Historically, achieving such performance required hybrid integration and bulky external components, which limited the practicality of these systems for on-chip applications. The MOIL-TISE laser overcomes these limitations by integrating all components on a single indium phosphide chip, fabricated at the University’s James Watt Nanofabrication Centre.

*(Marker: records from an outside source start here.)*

File: src/rtl/seq_chunk_adder.sv
// Multi-cycle WIDTH-bit add/subtract, CHUNK bits per clock LSB first, valid/ready on both sides.
//
// state | meaning
// IDLE  | in_ready high, waiting for an operand set
// BUSY  | one chunk added per cycle, carry held in a register
// DONE  | result held with out_valid high until out_ready
module seq_chunk_adder
    import seq_adder_pkg::*;
#(
    parameter int WIDTH = 32,
    parameter int CHUNK = 8
) (
    input  logic             clk,
    input  logic             rst,
    input  logic             in_valid,
    output logic             in_ready,
    input  logic [WIDTH-1:0] a,
    input  logic [WIDTH-1:0] b,
    input  logic             cin,
    input  logic             sub,
    output logic             out_valid,
    input  logic             out_ready,
    output logic [WIDTH-1:0] sum,
    output logic             cout,
    output logic             ovf
);

    localparam int NCHUNK = WIDTH / CHUNK;
    localparam int CTR_W  = ctr_width(NCHUNK);

    if ((CHUNK < 1) || (WIDTH % CHUNK != 0)) begin : g_width_check
        $fatal(1, "seq_chunk_adder: WIDTH (%0d) must be a positive multiple of CHUNK (%0d)",
               WIDTH, CHUNK);
    end

    adder_state_t     state_q, state_d;
    logic [CTR_W-1:0] ctr_q, ctr_d;
    logic [WIDTH-1:0] a_q, a_d;
    logic [WIDTH-1:0] b_q, b_d;
    logic [WIDTH-1:0] sum_q, sum_d;
    logic             carry_q, carry_d;
    logic             cout_q, cout_d;
    logic             ovf_q, ovf_d;
    logic             in_ready_q, in_ready_d;
    logic             out_valid_q, out_valid_d;

    logic [CHUNK-1:0] a_slice, b_slice, s_slice;
    logic             c_slice, c_msb_slice;
    logic             last_chunk;

    assign a_slice    = a_q[int'(ctr_q)*CHUNK +: CHUNK];
    assign b_slice    = b_q[int'(ctr_q)*CHUNK +: CHUNK];
    assign last_chunk = (int'(ctr_q) == NCHUNK - 1);

    chunk_add #(
        .CHUNK (CHUNK)
    ) u_chunk_add (
        .a     (a_slice),
        .b     (b_slice),
        .ci    (carry_q),
        .s     (s_slice),
        .co    (c_slice),
        .c_msb (c_msb_slice)
    );

    always_comb begin
        state_d     = state_q;
        ctr_d       = ctr_q;
        a_d         = a_q;
        b_d         = b_q;
        sum_d       = sum_q;
        carry_d     = carry_q;
        cout_d      = cout_q;
        ovf_d       = ovf_q;
        in_ready_d  = in_ready_q;
        out_valid_d = out_valid_q;

        case (state_q)
            IDLE: begin
                if (in_valid && in_ready_q) begin
                    // Subtraction as a + ~b + ~borrow; cout then reads 1 for "no borrow".
                    a_d        = a;
                    b_d        = sub ? ~b : b;
                    carry_d    = cin ^ sub;
                    ctr_d      = '0;
                    in_ready_d = 1'b0;
                    state_d    = BUSY;
                end
            end
            BUSY: begin
                sum_d[int'(ctr_q)*CHUNK +: CHUNK] = s_slice;
                carry_d = c_slice;
                if (last_chunk) begin
                    cout_d      = c_slice;
                    ovf_d       = c_slice ^ c_msb_slice;
                    ctr_d       = '0;
                    out_valid_d = 1'b1;
                    state_d     = DONE;
                end else begin
                    ctr_d = ctr_q + 1'b1;
                end
            end
            DONE: begin
                if (out_ready) begin
                    out_valid_d = 1'b0;
                    in_ready_d  = 1'b1;
                    state_d     = IDLE;
                end
            end
            default: begin
                out_valid_d = 1'b0;
                in_ready_d  = 1'b1;
                state_d     = IDLE;
            end
        endcase
    end

    always_ff @(posedge clk) begin
        if (rst) begin
            state_q     <= IDLE;
            ctr_q       <= '0;
            a_q         <= '0;
            b_q         <= '0;
            sum_q       <= '0;
            carry_q     <= 1'b0;
            cout_q      <= 1'b0;
            ovf_q       <= 1'b0;
            in_ready_q  <= 1'b1;
            out_valid_q <= 1'b0;
        end else begin
            state_q     <= state_d;
            ctr_q       <= ctr_d;
            a_q         <= a_d;
            b_q         <= b_d;
            sum_q       <= sum_d;
            carry_q     <= carry_d;
            cout_q      <= cout_d;
            ovf_q       <= ovf_d;
            in_ready_q  <= in_ready_d;
            out_valid_q <= out_valid_d;
        end
    end

    assign in_ready  = in_ready_q;
    assign out_valid = out_valid_q;
    assign sum       = sum_q;
    assign cout      = cout_q;
    assign ovf       = ovf_q;

endmodule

Dr Xiao Sun, first and corresponding author of the study, said: “The University of Glasgow is unique in the UK in that it is possible to take a project like this from an initial idea to a fully-featured prototype without leaving our campus. The James Watt Nanofabrication Centre enabled us to design, fabricate and test our MOIL-TISE system, dramatically accelerating the research process.”

Micro-ring resonator
The chip’s design divides it into three regions, each with a distinct optical phase, ensuring even light distribution. A micro-ring resonator integrated into the chip allows internal light recycling, which stabilises the laser’s performance and contributes to its exceptionally narrow linewidth.

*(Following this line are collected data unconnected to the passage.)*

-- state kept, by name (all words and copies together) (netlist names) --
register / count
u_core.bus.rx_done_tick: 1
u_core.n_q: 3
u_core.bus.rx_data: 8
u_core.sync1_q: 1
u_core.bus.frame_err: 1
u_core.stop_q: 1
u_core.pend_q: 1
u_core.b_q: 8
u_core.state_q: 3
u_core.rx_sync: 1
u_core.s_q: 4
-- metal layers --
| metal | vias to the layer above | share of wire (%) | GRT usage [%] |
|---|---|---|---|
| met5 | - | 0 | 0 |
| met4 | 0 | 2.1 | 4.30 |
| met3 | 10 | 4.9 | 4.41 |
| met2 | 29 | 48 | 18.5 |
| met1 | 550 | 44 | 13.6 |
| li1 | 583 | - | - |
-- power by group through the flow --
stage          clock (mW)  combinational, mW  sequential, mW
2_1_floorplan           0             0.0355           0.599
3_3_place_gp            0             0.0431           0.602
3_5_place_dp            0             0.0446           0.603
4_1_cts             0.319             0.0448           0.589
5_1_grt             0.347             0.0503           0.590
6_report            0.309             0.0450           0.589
[src/rtl/l_shl_arbiter.sv]
// rtl/l_shl_arbiter.sv - round-robin sharing of one multi-cycle L_shl unit among NUM_REQ requesters
// Optional WAIT-state timeout is built when ARB_TIMEOUT_EN is defined.
module l_shl_arbiter #(
  parameter int NUM_REQ = 4,
  parameter int TIMEOUT = 64
) (
  input  logic                    clk,
  input  logic                    reset,
  input  logic [NUM_REQ-1:0]      req_ready,
  input  logic [NUM_REQ*32-1:0]   req_a,
  input  logic [NUM_REQ*16-1:0]   req_b,
  output logic [NUM_REQ-1:0]      req_done,
  output logic [31:0]             req_result,
  output logic                    req_err,
  output logic [NUM_REQ-1:0]      grant,
  output logic                    busy,
  l_shl_arbiter_if.master         lshl
);

  localparam int PTR_W = (NUM_REQ > 1) ? $clog2(NUM_REQ) : 1;

  typedef enum logic [1:0] {
    ST_IDLE,
    ST_ISSUE,
    ST_WAIT,
    ST_RESP
  } state_t;

  state_t             state;
  state_t             state_nxt;
  logic [PTR_W-1:0]   rr_ptr;
  logic [PTR_W-1:0]   winner;
  logic               win_valid;
  logic [NUM_REQ-1:0] grant_q;
  logic [31:0]        op_a;
  logic [15:0]        op_b;
  logic [31:0]        res_q;
  logic               timed_out;
  logic               err_flag;

  function automatic logic [PTR_W-1:0] ptr_add(input logic [PTR_W-1:0] p, input int k);
    int s;
    s = int'(p) + k;
    if (s >= NUM_REQ) s = s - NUM_REQ;
    return PTR_W'(s);
  endfunction

  // Scan downward so the candidate closest after rr_ptr is the last one kept.
  always_comb begin
    winner    = rr_ptr;
    win_valid = 1'b0;
    for (int k = NUM_REQ; k >= 1; k--) begin
      if (req_ready[ptr_add(rr_ptr, k)]) begin
        winner    = ptr_add(rr_ptr, k);
        win_valid = 1'b1;
      end
    end
  end

  always_ff @(posedge clk or negedge reset) begin
    if (!reset) begin
      state <= ST_IDLE;
    end else begin
      state <= state_nxt;
    end
  end

  always_comb begin
    state_nxt        = state;
    busy             = (state != ST_IDLE);
    grant            = grant_q;
    lshl.L_shl_ready = (state == ST_ISSUE);
    lshl.L_shl_a     = '0;
    lshl.L_shl_b     = '0;
    req_done         = '0;
    req_result       = '0;
    req_err          = 1'b0;
    case (state)
      ST_IDLE: begin
        if (win_valid) state_nxt = ST_ISSUE;
      end
      ST_ISSUE: begin
        lshl.L_shl_a = op_a;
        lshl.L_shl_b = op_b;
        state_nxt    = ST_WAIT;
      end
      ST_WAIT: begin
        lshl.L_shl_a = op_a;
        lshl.L_shl_b = op_b;
        if (lshl.L_shl_done || timed_out) state_nxt = ST_RESP;
      end
      ST_RESP: begin
        req_done   = grant_q;
        req_result = res_q;
        req_err    = err_flag;
        state_nxt  = ST_IDLE;
      end
      default: state_nxt = ST_IDLE;
    endcase
  end

  // Operands are frozen at grant; requester-side changes afterwards do not reach L_shl.
  always_ff @(posedge clk or negedge reset) begin
    if (!reset) begin
      rr_ptr  <= PTR_W'(NUM_REQ - 1);
      grant_q <= '0;
      op_a    <= '0;
      op_b    <= '0;
      res_q   <= '0;
    end else begin
      case (state)
        ST_IDLE: begin
          if (win_valid) begin
            for (int i = 0; i < NUM_REQ; i++) begin
              grant_q[i] <= (PTR_W'(i) == winner);
            end
            op_a   <= req_a[32*winner +: 32];
            op_b   <= req_b[16*winner +: 16];
            rr_ptr <= winner;
          end
        end
        ST_WAIT: begin
          if (lshl.L_shl_done) begin
            res_q <= lshl.L_shl_in;
          end else if (timed_out) begin
            res_q <= '0;
          end
        end
        ST_RESP: begin
          grant_q <= '0;
        end
        default: ;
      endcase
    end
  end

`ifdef ARB_TIMEOUT_EN
  logic [7:0] wait_cnt;
  logic       err_q;

  always_ff @(posedge clk or negedge reset) begin
    if (!reset) begin
      wait_cnt <= '0;
      err_q    <= 1'b0;
    end else begin
      if (state == ST_ISSUE) begin
        wait_cnt <= '0;
      end else if (state == ST_WAIT) begin
        wait_cnt <= wait_cnt + 8'd1;
      end
      // A done arriving on the timeout cycle still counts as a good completion.
      if (state == ST_WAIT && (lshl.L_shl_done || timed_out)) begin
        err_q <= !lshl.L_shl_done;
      end
    end
  end

  assign timed_out = (state == ST_WAIT) && (wait_cnt == 8'(TIMEOUT));
  assign err_flag  = err_q;
`else
  assign timed_out = 1'b0;
  assign err_flag  = 1'b0;
`endif

endmodule
<file path="config.mk">
export PLATFORM = sky130hd
export DESIGN_NAME = msx_mouse_reader
export DESIGN_NICKNAME = d
export VERILOG_FILES = /design/src/rtl/msx_mouse_reader.sv
export SDC_FILE = /design/constraint.sdc
export NUM_CORES = 1
export LEC_CHECK = 0
export CAP_MARGIN = 20
export CORE_MARGIN = 5
export CORE_UTILIZATION = 35
export CTS_CLUSTER_SIZE = 12
export DETAILED_ROUTE_END_ITERATION = 16
export DONT_BUFFER_PORTS = 1
export HOLD_SLACK_MARGIN = 0.05
export PLACE_DENSITY_LB_ADDON = 0.08
export SLEW_MARGIN = 15
export SYNTH_ARGS = -nofsm -noshare
export SYNTH_HDL_FRONTEND = slang
export SYNTH_SLANG_ARGS = --single-unit
</file>
<file path="constraint.sdc">
create_clock -name clk_sys -period 3.6 [get_ports clk_sys]
set_clock_uncertainty 0.15 [all_clocks]
set_input_delay 0.72 -clock clk_sys [delete_from_list [all_inputs] [get_ports clk_sys]]
set_output_delay 0.72 -clock clk_sys [all_outputs]
set_load 0.01 [all_outputs]
</file>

Professor Lianping Hou, co-corresponding author from the James Watt School of Engineering, highlighted the system’s versatility, said: “Our MOIL-TISE laser makes three significant breakthroughs and improvements in this field. It is the first monolithic device of its kind, with every component integrated on a single chip. It can create a laser with remarkable frequency purity, the highest-ever achieved in a monolithic distributed feedback laser of this kind. It is also capable of easily switching between optical phases, a property required in the quantum key distribution systems which will underpin the unbreakable encryption and communication devices of the future.”

The research was supported by the University’s Critical Technologies Accelerator (CTA), funded through the Glasgow City Region’s Innovation Accelerator programme. The team’s findings are detailed in the paper ‘Narrow-linewidth monolithic topological interface state extended laser with optical injection locking’, published in Science Advances.